= Phonoscope Communications =

Phonoscope Communications is a broadband and communications provider with corporate headquarters in Houston, Texas. The company's infrastructure spans eight counties and reaches distant locations such as Baytown, Galveston, Freeport, Magnolia, Richmond-Rosenberg, Splendora, Texas City and Willis, Texas.

==History==
Lee Cook and Houston bankers Jesse Jones and William T. Carter founded Phonoscope in 1953.  In 1954, Cook invented the Phonoscope instrument (LightCar TM), a two-way audio and video communications device and forerunner to videoconferencing.
In 1962, the Texas Attorney General granted Phonoscope public utility rights for voice and video communications.
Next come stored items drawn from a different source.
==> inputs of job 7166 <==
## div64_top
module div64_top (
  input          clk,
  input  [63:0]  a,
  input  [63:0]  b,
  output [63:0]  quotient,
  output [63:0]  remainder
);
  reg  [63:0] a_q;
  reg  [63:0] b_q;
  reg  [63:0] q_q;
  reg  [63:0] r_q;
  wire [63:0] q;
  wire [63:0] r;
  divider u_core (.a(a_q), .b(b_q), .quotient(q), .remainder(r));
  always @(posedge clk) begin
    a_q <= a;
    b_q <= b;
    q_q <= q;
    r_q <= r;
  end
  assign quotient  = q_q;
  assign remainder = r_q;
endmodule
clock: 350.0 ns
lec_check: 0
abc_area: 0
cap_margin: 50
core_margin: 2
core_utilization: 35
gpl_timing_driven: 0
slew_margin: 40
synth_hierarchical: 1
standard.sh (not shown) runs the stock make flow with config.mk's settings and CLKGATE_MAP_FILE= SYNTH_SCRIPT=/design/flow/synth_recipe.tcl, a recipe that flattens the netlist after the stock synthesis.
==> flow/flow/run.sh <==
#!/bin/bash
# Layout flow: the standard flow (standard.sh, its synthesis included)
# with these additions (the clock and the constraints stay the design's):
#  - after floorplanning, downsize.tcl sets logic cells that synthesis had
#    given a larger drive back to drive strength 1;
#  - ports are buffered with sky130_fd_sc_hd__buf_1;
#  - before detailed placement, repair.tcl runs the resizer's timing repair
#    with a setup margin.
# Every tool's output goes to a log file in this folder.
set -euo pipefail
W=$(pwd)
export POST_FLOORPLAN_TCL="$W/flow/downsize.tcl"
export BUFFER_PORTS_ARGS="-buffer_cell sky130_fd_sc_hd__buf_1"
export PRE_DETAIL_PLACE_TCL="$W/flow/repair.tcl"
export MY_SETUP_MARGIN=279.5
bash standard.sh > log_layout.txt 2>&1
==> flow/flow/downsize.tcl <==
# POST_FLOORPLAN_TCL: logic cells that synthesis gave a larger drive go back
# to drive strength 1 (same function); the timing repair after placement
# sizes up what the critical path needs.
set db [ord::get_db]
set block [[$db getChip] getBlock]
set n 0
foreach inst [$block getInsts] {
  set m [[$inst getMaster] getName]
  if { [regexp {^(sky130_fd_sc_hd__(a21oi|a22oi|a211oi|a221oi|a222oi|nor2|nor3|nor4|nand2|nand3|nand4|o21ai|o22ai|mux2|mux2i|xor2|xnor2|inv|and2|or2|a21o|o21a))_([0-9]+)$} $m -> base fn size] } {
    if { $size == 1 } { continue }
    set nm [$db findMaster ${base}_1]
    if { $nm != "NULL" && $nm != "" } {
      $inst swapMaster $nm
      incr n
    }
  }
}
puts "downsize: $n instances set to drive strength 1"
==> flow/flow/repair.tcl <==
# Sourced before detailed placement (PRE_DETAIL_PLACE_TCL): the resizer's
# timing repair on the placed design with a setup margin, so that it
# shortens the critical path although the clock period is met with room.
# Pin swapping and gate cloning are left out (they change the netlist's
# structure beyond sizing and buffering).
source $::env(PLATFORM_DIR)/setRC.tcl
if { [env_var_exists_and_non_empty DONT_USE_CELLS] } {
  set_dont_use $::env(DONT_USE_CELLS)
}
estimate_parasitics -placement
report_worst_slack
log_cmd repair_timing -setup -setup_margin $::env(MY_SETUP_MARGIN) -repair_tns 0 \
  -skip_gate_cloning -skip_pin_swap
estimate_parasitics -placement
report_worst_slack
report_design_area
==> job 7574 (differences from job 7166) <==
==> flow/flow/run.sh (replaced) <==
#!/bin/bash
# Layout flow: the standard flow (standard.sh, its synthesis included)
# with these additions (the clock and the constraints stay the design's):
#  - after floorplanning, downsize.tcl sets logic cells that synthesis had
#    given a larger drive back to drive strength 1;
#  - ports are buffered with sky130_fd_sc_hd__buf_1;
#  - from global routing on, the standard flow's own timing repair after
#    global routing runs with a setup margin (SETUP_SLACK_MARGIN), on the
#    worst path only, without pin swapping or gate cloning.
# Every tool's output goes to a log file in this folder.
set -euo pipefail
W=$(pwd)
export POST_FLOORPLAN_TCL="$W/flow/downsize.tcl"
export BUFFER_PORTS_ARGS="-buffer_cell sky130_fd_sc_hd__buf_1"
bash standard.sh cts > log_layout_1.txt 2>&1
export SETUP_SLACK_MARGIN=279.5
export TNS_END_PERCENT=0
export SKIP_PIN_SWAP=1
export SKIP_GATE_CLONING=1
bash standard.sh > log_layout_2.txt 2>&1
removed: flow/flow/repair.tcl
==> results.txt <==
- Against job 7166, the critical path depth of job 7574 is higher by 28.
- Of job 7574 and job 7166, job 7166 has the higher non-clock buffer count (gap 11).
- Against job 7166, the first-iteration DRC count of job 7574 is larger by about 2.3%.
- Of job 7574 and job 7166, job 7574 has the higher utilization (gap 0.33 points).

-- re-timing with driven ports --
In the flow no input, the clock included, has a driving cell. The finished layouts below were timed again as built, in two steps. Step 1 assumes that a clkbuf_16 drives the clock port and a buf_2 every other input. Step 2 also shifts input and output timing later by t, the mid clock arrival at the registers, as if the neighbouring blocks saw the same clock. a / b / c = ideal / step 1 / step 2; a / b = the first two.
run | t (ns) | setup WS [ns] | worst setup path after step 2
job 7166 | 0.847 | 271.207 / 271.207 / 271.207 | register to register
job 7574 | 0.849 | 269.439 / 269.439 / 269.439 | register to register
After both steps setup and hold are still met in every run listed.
Source: an optimization exercise on an open RTL-to-GDS flow (aim: small area). Production flows keep margins and buffers that such runs may drop.
Where RTL was checked, it was by simulation tests only, not by an equivalence proof against the original.

==> flow/design.v <==
`timescale 1ns / 1ps
module top_UART (
	input  clk,
	input  rst,
	input  [8-1:0] status,
	input  [8-1:0] ram_dout,
	input  rx,
	output tx,
	output reg ram_we,
	output reg [8-1:0] ram_din,
	output reg [16-1:0] ram_addr,
	output reg [8-1:0] command
);
localparam [2:0] R_IDLE = 3'd0, R_START = 3'd1, R_READ = 3'd2, R_STOP = 3'd3,
                 R_RECV = 3'd4, R_ERR = 3'd5, R_DELAY = 3'd6;
reg [2:0]  rs;       
reg [10:0] rc;       
reg [8:0]  rsr;      
wire r_ev_half = rc == 11'b11100100101;    
wire r_ev_bit  = rc == 11'b00010101000;    
wire r_ev_rest = rc == 11'b10010111111;    
wire received = rs == R_RECV;
wire [7:0] rx_byte = rsr[8:1];
always @(posedge clk) begin
	if (rst)
		rs <= R_IDLE;
	else case (rs)
		R_IDLE:  if (!rx) rs <= R_START;
		R_START: if (r_ev_half) rs <= rx ? R_ERR : R_READ;
		R_READ:  if (r_ev_bit && rsr[1]) rs <= R_STOP;
		R_STOP:  if (r_ev_bit) rs <= rx ? R_RECV : R_ERR;
		R_RECV:  rs <= R_IDLE;
		R_ERR:   rs <= R_DELAY;
		R_DELAY: if (r_ev_rest) rs <= R_IDLE;
		default: rs <= R_IDLE;
	endcase
end
always @(posedge clk) begin
	if (rs == R_IDLE || rs == R_ERR ||
	    (rs == R_START && r_ev_half) || ((rs == R_READ || rs == R_STOP) && r_ev_bit))
		rc <= 11'd0;
	else
		rc <= {rc[9:0], ~(rc[10] ^ rc[8])};
	if (rs == R_START)
		rsr <= 9'h100;
	else if (rs == R_READ && r_ev_bit)
		rsr <= {rx, rsr[8:1]};
end
reg [3:0] tp;        
reg [9:0] tc;        
reg [7:0] tb;        
reg       t1;        
wire is_tx  = tp != 4'd0;
wire t_ev   = tc == 10'b1100011010;       
wire t_data = tp >= 4'd2 && tp <= 4'd9;
assign tx = (tp == 4'd1) ? 1'b0 : t_data ? tb[0] : 1'b1;
always @(posedge clk) begin
	if (rst)
		tp <= 4'd0;
	else if (!is_tx) begin
		if (t1) tp <= 4'd1;
	end else if (t_ev)
		tp <= (tp == 4'd11) ? 4'd0 : tp + 1'b1;
	if (!is_tx || t_ev)
		tc <= 10'd0;
	else
		tc <= {tc[8:0], ~(tc[9] ^ tc[6])};
end
localparam [3:0] IDLE = 4'd0, CHK_HEAD = 4'd1, WR_COMMAND = 4'd2, SND_PKT = 4'd3,
                 SND_HEAD = 4'd4, TRANS = 4'd5, WR_MEMORY = 4'd6, RD_MEMORY = 4'd7,
                 CALC_LNA = 4'd8,    
                 SNT_LNA = 4'd12;    
localparam [1:0] H_C = 2'd0, H_S = 2'd1, H_W = 2'd3, H_R = 2'd2;
reg [3:0]  st;
reg [1:0]  hd;       
reg [31:0] la;       
wire [15:0] len  = la[31:16];
wire [15:0] addr = la[15:0];
wire        wr = st == WR_MEMORY;
reg  [15:0] diff, addr_inc;
reg         cy, c8, c8_r, zero_r;
integer     i;
always @(*) begin
	cy = wr;
	for (i = 0; i < 8; i = i + 1) begin
		diff[i] = ram_addr[i] ^ ~addr[i] ^ cy;
		cy = (ram_addr[i] & ~addr[i]) | (cy & (ram_addr[i] ^ ~addr[i]));
	end
	c8 = cy;
	cy = c8_r;
	for (i = 8; i < 16; i = i + 1) begin
		diff[i] = ram_addr[i] ^ ~addr[i] ^ cy;
		cy = (ram_addr[i] & ~addr[i]) | (cy & (ram_addr[i] ^ ~addr[i]));
	end
	cy = 1'b1;
	for (i = 0; i < 16; i = i + 1) begin
		addr_inc[i] = ram_addr[i] ^ cy;
		cy = cy & ram_addr[i];
	end
end
always @(posedge clk) begin
	c8_r <= c8;
	zero_r <= diff == len;
end
wire len_max = &len;
wire last = (!wr || ram_we) ? zero_r : len_max;
wire [7:0] head_byte = {3'b011, hd != H_C, 1'b0, hd == H_W, 1'b1, hd != H_R};
always @(posedge clk) begin
	if (rst) begin
		st <= IDLE;
		ram_we <= 1'b0;
		ram_addr <= 16'h0000;
		t1 <= 1'b0;
		ram_din <= 8'h00;
		command <= 8'h00;
	end else begin
		if (is_tx && t_ev && t_data)
			tb <= {tb[0], tb[7:1]};
		casez (st)
		IDLE: begin
			ram_we <= 1'b0;
			ram_addr <= 16'h0000;
			if (is_tx) t1 <= 1'b0;
			if (received && rx_byte == 8'h70) st <= CHK_HEAD;
		end
		CHK_HEAD: if (received) begin
			case (rx_byte)
			8'h63: begin hd <= H_C; st <= WR_COMMAND; end
			8'h73: begin hd <= H_S; st <= SND_PKT; end
			8'h77:  begin hd <= H_W; st <= CALC_LNA; end
			8'h72:  begin hd <= H_R; st <= CALC_LNA; end
			default:  st <= IDLE;
			endcase
		end
		WR_COMMAND: if (received) begin
			command <= rx_byte;
			st <= SND_PKT;
		end
		SND_PKT: begin
			if (is_tx) t1 <= 1'b0;
			else if (!t1) begin
				t1 <= 1'b1;
				tb <= 8'h70;
				st <= SND_HEAD;
			end
		end
		SND_HEAD: begin
			if (is_tx) t1 <= 1'b0;
			else if (!t1) begin
				t1 <= 1'b1;
				tb <= head_byte;
				st <= TRANS;
			end
		end
		TRANS: begin
			if (is_tx) t1 <= 1'b0;
			else if (hd[1]) begin
				st <= SNT_LNA;
				t1 <= 1'b0;
			end else if (!t1) begin
				tb <= hd[0] ? status : command;
				t1 <= 1'b1;
				st <= IDLE;
			end
		end
		4'b10??: if (received) begin     
			la <= {la[23:0], rx_byte};
			if (st[1:0] == 2'd3) begin
				ram_addr <= {la[7:0], rx_byte};
				st <= hd[0] ? WR_MEMORY : SND_PKT;
			end else
				st <= st + 1'b1;
		end
		4'b11??: begin                   
			if (is_tx) t1 <= 1'b0;
			else if (!t1) begin
				t1 <= 1'b1;
				tb <= la[31:24];
				la <= {la[23:0], la[31:24]};
				if (st[1:0] == 2'd3)
					st <= hd[0] ? IDLE : RD_MEMORY;
				else
					st <= st + 1'b1;
			end
		end
		RD_MEMORY: begin
			if (is_tx) t1 <= 1'b0;
			else if (!t1) begin
				if (!last) begin
					t1 <= 1'b1;
					tb <= ram_dout;
					ram_addr <= addr_inc;
				end else begin
					ram_addr <= 16'h0000;
					st <= IDLE;
				end
			end
		end
		WR_MEMORY: begin
			if (ram_we) ram_addr <= addr_inc;
			if (!last) begin
				if (received) begin
					ram_din <= rx_byte;
					ram_we <= 1'b1;
				end else
					ram_we <= 1'b0;
			end else begin
				ram_we <= 1'b0;
				ram_din <= 8'h00;
				st <= SND_PKT;
			end
		end
		endcase
	end
end
endmodule
Settings: LEC_CHECK=0, CAP_MARGIN=20, CORE_MARGIN=2, CORE_UTILIZATION=40, SLEW_MARGIN=20; clock period 5.0 ns.
run.sh (not shown) runs the stock make flow with config.mk's settings and CLKGATE_MAP_FILE= SYNTH_SCRIPT=/design/flow/synth_recipe.tcl, a recipe that flattens the netlist after the stock synthesis.
Change:
--- a/flow/design.v
+++ b/flow/design.v
@@ -79,5 +79,5 @@
 wire        wr = st == WR_MEMORY;
 reg  [15:0] diff, addr_inc;
-reg         cy, c8, c8_r, zero_r;
+reg         cy, c8;
 integer     i;
 always @(*) begin
@@ -99,10 +99,8 @@
 	end
 end
-always @(posedge clk) begin
-	c8_r <= c8;
-	zero_r <= diff == len;
-end
+reg c8_r;
+always @(posedge clk) c8_r <= c8;
 wire len_max = &len;
-wire last = (!wr || ram_we) ? zero_r : len_max;
+wire last = !wr ? (diff == len) : ram_we ? (diff == len) : len_max;
 wire [7:0] head_byte = {3'b011, hd != H_C, 1'b0, hd == H_W, 1'b1, hd != H_R};
 always @(posedge clk) begin
This time the run ran to the end with violations: negative setup slack.
Area after synthesis is higher by 0.45%.
Setup slack loses 260 ps.
Flip-flop and latch count is lower by 1.
Final area is higher by 5.4%.
Utilization is higher by 2.6 points.
Global-route usage is lower by 2.0 points.
Only the layout flow was run in the second run of this note; the RTL was not checked for function there.

==> static timing again, ports no longer ideal <==
No port has a modelled driver above. Below, the same layouts with a new extraction and two added sets of constraints.
Step 1 (the two cells are an assumption about what drives the block):
set clk [get_ports {clk}]
set_driving_cell -lib_cell sky130_fd_sc_hd__clkbuf_16 $clk
set_driving_cell -lib_cell sky130_fd_sc_hd__buf_2 [delete_from_list [all_inputs] $clk]
Step 2 adds t to the input delays and takes it off the output delays; t is the mean of the earliest and latest rising clock arrival at the registers after step 1. Input paths then give back, and output paths get back, about the clock's delay inside the block.
Three values: no drivers, after step 1, after step 2; two values: the first two.
| run | t (ns) | setup slack, ns | worst hold slack (ns) |
|---|---|---|---|
| the first run | 0.454 | 0.198 / 0.198 / 0.198 | 0.455 / 0.455 / 0.455 |
| the second run | 0.458 | -0.059 / -0.059 / -0.059 | 0.447 / 0.447 / 0.447 |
The same year, Phonoscope established a two-way videotelephony system for Galveston Independent School District, connecting eight elementary schools to the district's administration building using coaxial cable.
In 1963, Phonoscope began to provide cable television to the NASA and Clear Lake areas near Houston.
By 1989, Phonoscope had completed its large-scale fiber optic ring for Ethernet transport in Houston, encompassing all the major central business districts and the Medical Center.
Phonoscope became the first to provide Houston residential customers with multi-internet speeds in 1996 and Houston's first Gigabit Ethernet data circuit connectivity provider in 1998.
Phonoscope Global began providing IP services to Greater Houston in 2012. The following year, Phonoscope Fiber Communications brought fiber to the home with symmetrical gigabit bandwidth and residential services. In 2014, Phonoscope Fiber entered successful bids to provide dark fiber  and 10 Gigabit Ethernet services to the Cypress Fairbanks Independent School District.
The company sold their residential cable television business to OpTel Inc. in 1997. Phonoscope Fiber now offers FiberTV, a streaming IPTV service with local, business, and cable channels.
Phonoscope continues to work with local area school districts, having since 2014 entered successful bids to provide dark fiber and 10 Gigabit Ethernet service to the Cypress Fairbanks Independent School District.

==Services==
Today, Phonoscope Fiber offers a Metro Ethernet fiber network in the Houston area with enterprise network solutions, including internet access, private networks, Ethernet, dark fiber, IPTV, VoIP, and wireless backhaul.  Phonoscope Fiber continues to offer fiber television, fiber internet, and fiber phone service to residential customers in Houston.
Phonoscope Fiber also offers fiber optic-based services to MDUs (i.e., apartments) in Houston.

==Technology==
Phonoscope Fiber offers 100% native Ethernet optical fiber using 100+ data ring networks' built-in redundancy and Layer 2 infrastructure. It has adopted equipment to accommodate the use of IPv6  and prepared its network to handle 10G to 40G and, potentially, 100G speeds.

==Controversies==
The company incorrectly charged customers sales tax for Internet services for a period of two years after such charges were made illegal. Customers are currently being refunded.